__What to produce__.
Go line by line through the entries and show those that hold the string "global".

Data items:
--------

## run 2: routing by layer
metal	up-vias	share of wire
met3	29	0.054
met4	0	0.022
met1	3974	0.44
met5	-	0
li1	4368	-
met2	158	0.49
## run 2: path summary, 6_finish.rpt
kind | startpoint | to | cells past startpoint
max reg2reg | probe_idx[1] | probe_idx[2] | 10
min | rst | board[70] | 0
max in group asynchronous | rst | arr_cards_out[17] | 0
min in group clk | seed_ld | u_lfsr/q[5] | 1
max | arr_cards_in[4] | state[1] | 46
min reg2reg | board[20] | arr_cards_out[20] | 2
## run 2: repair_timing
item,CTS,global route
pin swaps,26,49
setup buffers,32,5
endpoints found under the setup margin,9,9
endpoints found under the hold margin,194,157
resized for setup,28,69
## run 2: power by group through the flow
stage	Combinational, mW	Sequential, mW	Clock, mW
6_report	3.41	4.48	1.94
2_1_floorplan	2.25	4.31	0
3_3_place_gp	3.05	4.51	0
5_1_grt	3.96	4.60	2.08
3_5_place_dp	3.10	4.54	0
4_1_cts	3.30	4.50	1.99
## src/rtl/lsu_mem_seq_pkg.sv

```systemverilog
// Shared types for the load/store unit: operation codes, FSM states and
// size decode helpers used by both the control path and the lane aligner.
package lsu_mem_seq_pkg;

  typedef enum logic [2:0] {
    LSU_LW  = 3'd0,
    LSU_LH  = 3'd1,
    LSU_LHU = 3'd2,
    LSU_LB  = 3'd3,
    LSU_LBU = 3'd4,
    LSU_SW  = 3'd5,
    LSU_SH  = 3'd6,
    LSU_SB  = 3'd7
  } lsu_op_e;

  typedef enum logic [1:0] {
    ST_IDLE  = 2'd0,
    ST_BEAT0 = 2'd1,
    ST_BEAT1 = 2'd2,
    ST_RESP  = 2'd3
  } lsu_state_e;

  function automatic logic [2:0] op_size(input lsu_op_e op);
    case (op)
      LSU_LW, LSU_SW:          op_size = 3'd4;
      LSU_LH, LSU_LHU, LSU_SH: op_size = 3'd2;
      LSU_LB, LSU_LBU, LSU_SB: op_size = 3'd1;
      default:                 op_size = 3'd4;
    endcase
  endfunction

  function automatic logic [3:0] size_mask(input lsu_op_e op);
    case (op_size(op))
      3'd4:    size_mask = 4'b1111;
      3'd2:    size_mask = 4'b0011;
      3'd1:    size_mask = 4'b0001;
      default: size_mask = 4'b1111;
    endcase
  endfunction

  function automatic logic is_store(input lsu_op_e op);
    case (op)
      LSU_SW, LSU_SH, LSU_SB: is_store = 1'b1;
      default:                is_store = 1'b0;
    endcase
  endfunction

endpackage

```

## src/rtl/lsu_mem_seq_align.sv

```systemverilog
// Lane aligner: byte enables and shifted store data per beat, plus merge of
// up to two read words and sign/zero extension of load results.
module lsu_mem_seq_align
  import lsu_mem_seq_pkg::*;
(
  input  lsu_op_e     op,
  input  logic [1:0]  off,
  input  logic        beat,
  input  logic [31:0] wdata,
  input  logic [31:0] w0,
  input  logic [31:0] w1,
  output logic [3:0]  be,
  output logic [31:0] lane_wdata,
  output logic [31:0] load_data
);

  logic [2:0]  back_sh_s;
  logic [5:0]  lo_sh_s;
  logic [5:0]  hi_sh_s;
  logic [31:0] word_s;

  assign lo_sh_s   = {1'b0, off, 3'b000};
  assign hi_sh_s   = 6'd32 - lo_sh_s;
  assign back_sh_s = 3'd4 - {1'b0, off};

  // Store side: beat 1 carries the bytes that spilled past the base word.
  always_comb begin
    if (beat) begin
      be         = size_mask(op) >> back_sh_s;
      lane_wdata = wdata >> hi_sh_s;
    end else begin
      be         = size_mask(op) << off;
      lane_wdata = wdata << lo_sh_s;
    end
  end

  // Load side: {w1,w0} shifted down by the offset yields the right-justified value.
  always_comb begin
    word_s = 32'({w1, w0} >> lo_sh_s);
    case (op)
      LSU_LW:  load_data = word_s;
      LSU_LH:  load_data = {{16{word_s[15]}}, word_s[15:0]};
      LSU_LHU: load_data = {16'h0000, word_s[15:0]};
      LSU_LB:  load_data = {{24{word_s[7]}}, word_s[7:0]};
      LSU_LBU: load_data = {24'h00_0000, word_s[7:0]};
      default: load_data = 32'h0000_0000;
    endcase
  end

endmodule

```

## src/rtl/lsu_mem_seq.sv

```systemverilog
// Sequential load/store unit: one request at a time, one or two memory beats
// per request, every beat bounded by a timeout that yields an error response.
module lsu_mem_seq
  import lsu_mem_seq_pkg::*;
#(
  parameter int ADDR_W         = 16,
  parameter int ALLOW_MISALIGN = 1,
  parameter int TIMEOUT_CYC    = 15
) (
  input  logic              clk,
  input  logic              rst,
  input  logic              req_valid,
  output logic              req_ready,
  input  logic [2:0]        req_op,
  input  logic [31:0]       req_addr,
  input  logic [31:0]       req_wdata,
  output logic              resp_valid,
  output logic [31:0]       resp_rdata,
  output logic              resp_err,
  output logic              mem_req,
  output logic              mem_we,
  output logic [ADDR_W-1:0] mem_addr,
  output logic [3:0]        mem_be,
  output logic [31:0]       mem_wdata,
  input  logic              mem_ack,
  input  logic [31:0]       mem_rdata
);

  localparam int               CNT_W       = (TIMEOUT_CYC > 0) ? $clog2(TIMEOUT_CYC + 1) : 1;
  localparam logic [CNT_W-1:0] CNT_MAX     = CNT_W'(TIMEOUT_CYC);
  localparam logic             ALLOW_SPLIT = (ALLOW_MISALIGN != 0);
  localparam logic             TO_EN       = (TIMEOUT_CYC != 0);

  lsu_state_e        state_r, state_next_s;
  lsu_op_e           op_r, cur_op_s;
  logic [ADDR_W-1:0] addr_r, cur_addr_s, base_addr_s;
  logic [31:0]       wdata_r, cur_wdata_s, rdata0_r, w0_s;
  logic              cross_r, req_cross_s;
  logic [CNT_W-1:0]  cnt_r;
  logic              accept_s, ack_s, wait_s, timeout_s;
  logic              beat1_next_s, in_beat_next_s;
  logic [3:0]        be_s;
  logic [31:0]       lane_wdata_s, load_data_s, load_result_s;
  logic              resp_err_next_s;
  logic [31:0]       resp_data_next_s;
  logic              mem_req_r, mem_we_r, resp_valid_r, resp_err_r;
  logic [ADDR_W-1:0] mem_addr_r;
  logic [3:0]        mem_be_r;
  logic [31:0]       mem_wdata_r, resp_rdata_r;

  if (ADDR_W < 32) begin : g_addr_hi
    logic unused_addr_hi;
    assign unused_addr_hi = ^req_addr[31:ADDR_W];
  end

  assign req_ready = (state_r == ST_IDLE) && !rst;
  assign accept_s  = req_valid && req_ready;
  assign ack_s     = mem_req_r && mem_ack;
  assign wait_s    = mem_req_r && !mem_ack;
  assign timeout_s = TO_EN && wait_s && (cnt_r == CNT_MAX);

  // In IDLE the outgoing beat is computed straight from the incoming request.
  always_comb begin
    if (state_r == ST_IDLE) begin
      cur_op_s    = lsu_op_e'(req_op);
      cur_addr_s  = req_addr[ADDR_W-1:0];
      cur_wdata_s = req_wdata;
    end else begin
      cur_op_s    = op_r;
      cur_addr_s  = addr_r;
      cur_wdata_s = wdata_r;
    end
  end

  assign base_addr_s    = {cur_addr_s[ADDR_W-1:2], 2'b00};
  assign req_cross_s    = ({1'b0, req_addr[1:0]} + op_size(lsu_op_e'(req_op))) > 3'd4;
  assign beat1_next_s   = (state_next_s == ST_BEAT1);
  assign in_beat_next_s = (state_next_s == ST_BEAT0) || beat1_next_s;
  assign w0_s           = (state_r == ST_BEAT1) ? rdata0_r : mem_rdata;
  assign load_result_s  = is_store(op_r) ? 32'h0000_0000 : load_data_s;

  lsu_mem_seq_align u_align (
    .op         (cur_op_s),
    .off        (cur_addr_s[1:0]),
    .beat       (beat1_next_s),
    .wdata      (cur_wdata_s),
    .w0         (w0_s),
    .w1         (mem_rdata),
    .be         (be_s),
    .lane_wdata (lane_wdata_s),
    .load_data  (load_data_s)
  );

  // Next-state and response-value selection.
  always_comb begin
    state_next_s     = state_r;
    resp_err_next_s  = 1'b0;
    resp_data_next_s = 32'h0000_0000;
    case (state_r)
      ST_IDLE: begin
        if (accept_s && req_cross_s && !ALLOW_SPLIT) begin
          state_next_s    = ST_RESP;
          resp_err_next_s = 1'b1;
        end else if (accept_s) begin
          state_next_s = ST_BEAT0;
        end else begin
          state_next_s = ST_IDLE;
        end
      end
      ST_BEAT0: begin
        if (ack_s && cross_r) begin
          state_next_s = ST_BEAT1;
        end else if (ack_s) begin
          state_next_s     = ST_RESP;
          resp_data_next_s = load_result_s;
        end else if (timeout_s) begin
          state_next_s    = ST_RESP;
          resp_err_next_s = 1'b1;
        end else begin
          state_next_s = ST_BEAT0;
        end
      end
      ST_BEAT1: begin
        if (ack_s) begin
          state_next_s     = ST_RESP;
          resp_data_next_s = load_result_s;
        end else if (timeout_s) begin
          state_next_s    = ST_RESP;
          resp_err_next_s = 1'b1;
        end else begin
          state_next_s = ST_BEAT1;
        end
      end
      ST_RESP: begin
        state_next_s = ST_IDLE;
      end
      default: begin
        state_next_s = ST_IDLE;
      end
    endcase
  end

  // FSM state register.
  always_ff @(posedge clk) begin
    if (rst) state_r <= ST_IDLE;
    else     state_r <= state_next_s;
  end

  // Request latch and first read word of a split load.
  always_ff @(posedge clk) begin
    if (rst) begin
      op_r     <= LSU_LW;
      addr_r   <= {ADDR_W{1'b0}};
      wdata_r  <= 32'h0000_0000;
      cross_r  <= 1'b0;
      rdata0_r <= 32'h0000_0000;
    end else begin
      if (accept_s) begin
        op_r    <= lsu_op_e'(req_op);
        addr_r  <= req_addr[ADDR_W-1:0];
        wdata_r <= req_wdata;
        cross_r <= req_cross_s;
      end
      if ((state_r == ST_BEAT0) && ack_s) rdata0_r <= mem_rdata;
    end
  end

  // Wait counter restarts whenever a new beat is launched.
  always_ff @(posedge clk) begin
    if (rst)                                              cnt_r <= {CNT_W{1'b0}};
    else if (in_beat_next_s && (state_next_s != state_r)) cnt_r <= {CNT_W{1'b0}};
    else if (TO_EN && wait_s)                             cnt_r <= cnt_r + CNT_W'(1);
    else                                                  cnt_r <= cnt_r;
  end

  // Registered memory port; beat 1 targets the following word, wrapping in ADDR_W.
  always_ff @(posedge clk) begin
    if (rst || !in_beat_next_s) begin
      mem_req_r   <= 1'b0;
      mem_we_r    <= 1'b0;
      mem_addr_r  <= {ADDR_W{1'b0}};
      mem_be_r    <= 4'b0000;
      mem_wdata_r <= 32'h0000_0000;
    end else begin
      mem_req_r   <= 1'b1;
      mem_we_r    <= is_store(cur_op_s);
      mem_addr_r  <= beat1_next_s ? (base_addr_s + ADDR_W'(4)) : base_addr_s;
      mem_be_r    <= be_s;
      mem_wdata_r <= lane_wdata_s;
    end
  end

  // Registered response; read data holds until the next response.
  always_ff @(posedge clk) begin
    if (rst) begin
      resp_valid_r <= 1'b0;
      resp_err_r   <= 1'b0;
      resp_rdata_r <= 32'h0000_0000;
    end else begin
      resp_valid_r <= (state_next_s == ST_RESP);
      resp_err_r   <= resp_err_next_s;
      if (state_next_s == ST_RESP) resp_rdata_r <= resp_data_next_s;
    end
  end

  assign mem_req    = mem_req_r;
  assign mem_we     = mem_we_r;
  assign mem_addr   = mem_addr_r;
  assign mem_be     = mem_be_r;
  assign mem_wdata  = mem_wdata_r;
  assign resp_valid = resp_valid_r;
  assign resp_err   = resp_err_r;
  assign resp_rdata = resp_rdata_r;

endmodule

```

## config.mk

```make
export PLATFORM = sky130hd
export DESIGN_NAME = lsu_mem_seq
export DESIGN_NICKNAME = d
export VERILOG_FILES = /design/src/rtl/lsu_mem_seq_pkg.sv /design/src/rtl/lsu_mem_seq_align.sv /design/src/rtl/lsu_mem_seq.sv
export SDC_FILE = /design/constraint.sdc
export NUM_CORES = 1
export LEC_CHECK = 0
export ABC_AREA = 0
export CORE_MARGIN = 1.5
export CORE_UTILIZATION = 30
export DETAILED_ROUTE_END_ITERATION = 16
export DONT_BUFFER_PORTS = 1
export GPL_TIMING_DRIVEN = 1
export PLACE_DENSITY = 0.48
export SLEW_MARGIN = 25
export SYNTH_ARGS = -nofsm -noshare
export SYNTH_HDL_FRONTEND = slang
export SYNTH_SLANG_ARGS = --single-unit
```

## constraint.sdc

```tcl
create_clock -name clk -period 5.1 [get_ports clk]
set_clock_uncertainty 0.2 [all_clocks]
set_input_delay 1.53 -clock clk [delete_from_list [all_inputs] [get_ports clk]]
set_output_delay 1.53 -clock clk [all_outputs]
set_load 0.1 [all_outputs]
```

==> impl_metrics.yaml <==
setup_path:
  end_kind: "output port"
  ff2ff_setup_slack_ps: 1400
  start_kind: "flip-flop"
  worstPathMaxFanout: 38
  path_cells: "inv_1 -> ha_4 -> nor2b_2 -> buf_4"
  critical_path_class: "flip-flop to output port"
  rr_worst_depth: 12
  crit_arrival_ps: 2070
  crit_family: "adder cells"
  cp_num_buf_inv: 2
  critical-path-slowest-cell: "ha_4"
  slowest_delay_ps: 530
  r2r_end: "mem_addr[13]$_SDFF_PN0_"
  r2r_start: "state_r[0]$_SDFF_PP0_"
  crit_start: "state_r[0]$_SDFF_PP0_"
  crit_required_ps: 3370
placement:
  dp_worst_setup_slack_ps: 868
  io_buffer_count: 0
  post-dp-hpwl_um: 20900
  gp_congestion: 0.823
floorplanning:
  die_w_um: 184
  die_area_um2: 34000
  fp.coreArea_um2: 32500
  start_util: 0.304
  io_pins: 192
  die_h_um: 184
  std_cell_rows: 66
detailed_routing:
  route.met2.wl_um: 14500
  routed_via_density: 5.30
  dr.pass1.iters: 5
  wl_met3_um: 2690
  num_vias: 8521
  top_layer: "met4"
  wire_per_inst_um: 19.8
  drtAntennaViolNets: 0
  first_iter_violations: 545
  drc: 0
  wl_um: 31800
  met1_length_um: 14100
grt:
  grt_overflow: 0
  grt_antenna_before_repair: 0
  grt_max_degree: 113
  grt_pass1_wl_um: 48400
  grt_pass1_vias: 8081
  grt_usage: 0.187
synthesis:
  ys_warn_count: 0
  synth.avg_cell_area_um2: 8.19
  netlist.area_leader.share: 0.357
  syn_inst: 1204
  ys_ff_latch: 176
  synth_top_cell_by_area: "dfxtp_1"
  async_flop_share: 0
  netlist_top_cells_area: "dfxtp_1 (36%), mux2i_1 (10%), nand2_1 (9.3%)"
  synth_edf_count: 0
  yosysSeqAreaShare: 0.357
  syn-cell-area_um2: 9860
  synthDistinctLibCells: 66
  ys.flop_type: "dfxtp_1"
timing:
  finalSetupTns_ps: 0
  holdWs_ps: 253
  layout_setup_ws_ps: 1300
  hold_viol: 0
  worstMarginPinSlew_ps: 1110
  slew_violations: 0
  setup_viol: 0
  maxSlewHeadroom: 0.257
  fin_crit_ps: 3800
  finalCritPeriodShare: 0.746
  clock.fmax_mhz: 263
  rsz0062_at_grt: "no"
worst_hold_path:
  hp-class: "flip-flop to flip-flop"
  min_to: "rdata0_r[31]$_SDFFE_PP0P_"
  hold_depth: 2
  min-delay-start: "rdata0_r[31]$_SDFFE_PP0P_"
clock_tree:
  cts.sinks: 176
  post_cts_buffers: 0
  cts-root-buf: "clkbuf_16"
  cts_buffer_depth: 2
  path_clk_slew_ps: 70
  cts_buffers: 17
  worstSkewPairLatency_ps: 450
  holdBufCountCts: 0
  h-tree-depth: 4
  cts_tree: "built"
  cts_resized: 0
job:
  max_cap_violations: 0
final_layout:
  layout-drive-gt1-share: 0.102
  area_growth_pct: 9.72
  final_nets: 1274
  diodes: 0
power_and_ir_drop:
  peakVddDrop_uv: 241
  power_w: 0.00332
  swShare: 0.309
  pwr-share-comb: 0.129
  p_leak_nw: 4.01
  seqPwrFrac: 0.464
  switchingPower_w: 0.00103
  pwr-share-clk: 0.407
  p_int_w: 0.00229
  powerDensity_nw_per_um2: 307
run_status:
  status: "finished clean"
cell type report:
type	instances	area, um^2
Clock buffer	17	425
Clock inverter	15	168
Fill cell	3408	21600
Inverter	12	45.0
Multi-Input combinational cell	921	5910
Sequential cell	176	3520
Tap cell	442	553
Timing Repair Buffer	26	199
power groups by stage:
stage | Sequential, W | Clock, W | Combinational, W
after floorplan | 0.00156 | 0 | 0.000355
after global placement | 0.00157 | 0 | 0.000422
after detailed placement | 0.00157 | 0 | 0.000425
after CTS | 0.00154 | 0.00139 | 0.000428
after global routing | 0.00155 | 0.00144 | 0.000470
final | 0.00154 | 0.00135 | 0.000427
synth_stat cells (2+ instances only):
master	n
a211oi_1	27
a211oi_2	2
a21oi_1	81
a22oi_1	24
a311oi_1	14
a31oi_1	15
a32oi_1	7
and2_0	6
and2_1	3
and3_1	2
buf_1	9
buf_2	21
buf_4	5
buf_6	2
clkbuf_1	59
dfxtp_1	176
ha_1	16
inv_1	9
inv_2	2
mux2_2	27
mux2i_1	102
mux2i_4	2
mux4_2	7
nand2_1	244
nand2b_1	49
nand3_1	21
nand3b_1	7
nand4_1	5
nor2_1	53
nor2b_1	25
nor3_1	25
nor3b_1	4
nor4_1	4
o211ai_1	3
o21ai_0	70
o21ai_1	5
o21bai_1	2
o221a_2	6
o22a_1	8
o22ai_1	17
o31ai_1	2
or3_1	3
xnor2_1	7
xor2_1	4
worst reg2reg max path, stage by stage, from the launching register on:
cell and delay, ps:
dfxtp_1 380, inv_1 140, ha_1 220, buf_4 240
nand4b_1 240, o211a_1 190, a21oi_1 240, ha_1 260
clkinv_1 270, a211oi_4 410, nand3_2 170, or4_1 530
a21oi_1 150
how the worst max path moves through the flow:
| stage | slack [ps] | cells past startpoint | endpoint |
|---|---|---|---|
| floorplan | 580 | 11 | resp_rdata[21]$_SDFFE_PP0P_ |
| global placement | 660 | 9 | resp_rdata[31]$_SDFFE_PP0P_ |
| detailed placement | 870 | 9 | mem_addr[13]$_SDFF_PN0_ |
| CTS | 1250 | 4 | req_ready |
| global route | 1080 | 12 | mem_addr[13]$_SDFF_PN0_ |
| finish | 1300 | 4 | req_ready |
cell usage in the layout, fill, tap and decap left out, types with 5 or more instances in the layout:
| master | count |
|---|---|
| o21ai_0 | 70 |
| nor2_1 | 53 |
| a31oi_1 | 15 |
| buf_4 | 25 |
| nand3b_1 | 7 |
| clkbuf_16 | 17 |
| nor3_1 | 25 |
| a311oi_1 | 14 |
| o221a_2 | 6 |
| a21oi_1 | 81 |
| a211oi_1 | 27 |
| nor2b_1 | 24 |
| mux2_2 | 27 |
| xnor2_1 | 7 |
| nand2b_1 | 49 |
| mux2i_1 | 101 |
| and2_0 | 6 |
| a32oi_1 | 7 |
| nand2_1 | 244 |
| mux4_2 | 7 |
| dfxtp_1 | 176 |
| o22ai_1 | 17 |
| ha_1 | 15 |
| nand4_1 | 5 |
| nand3_1 | 21 |
| a22oi_1 | 24 |
| o21ai_1 | 5 |
| o22a_1 | 8 |
| inv_1 | 9 |
state kept, by name, summed over array words and instances, names as in the netlist:
name        count
mem_we          1
mem_addr       14
mem_wdata      32
cnt_r           4
resp_valid      1
mem_be          4
resp_err        1
wdata_r        32
rdata0_r       32
mem_req         1
resp_rdata     32
addr_r         16
cross_r         1
state_r         2
op_r            3
metrics by stage:
stage,util,cells,instance area (um^2)
5_1_grt,0.333,1609,10800
3_3_place_gp,0.315,1576,10200
4_1_cts,0.333,1609,10800
2_1_floorplan,-,1205,9870
3_5_place_dp,0.315,1577,10200
6_report,0.333,1609,10800
logic make-up after synthesis:
family,synth area share
AO/OA/AOI/OAI,0.189
XOR/XNOR,0.00977
adder cells (fa/ha/maj),0.0223
buffers and inverters,0.0472
flip-flops,0.357
multiplexers,0.156
other,0.000380
AND/OR/NAND/NOR,0.218
layer usage:
metal,up-vias,global-route usage
met1,4084,0.234
met3,27,0.0654
met5,-,0
met2,266,0.302
met4,0,0.0531
li1,4144,-
(Power assumes the default switching activity.)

--------

__Your solution__.
item,CTS,global route
after global placement | 0.00157 | 0 | 0.000422
after global routing | 0.00155 | 0.00144 | 0.000470
| global placement | 660 | 9 | resp_rdata[31]$_SDFFE_PP0P_ |
| global route | 1080 | 12 | mem_addr[13]$_SDFF_PN0_ |
metal,up-vias,global-route usage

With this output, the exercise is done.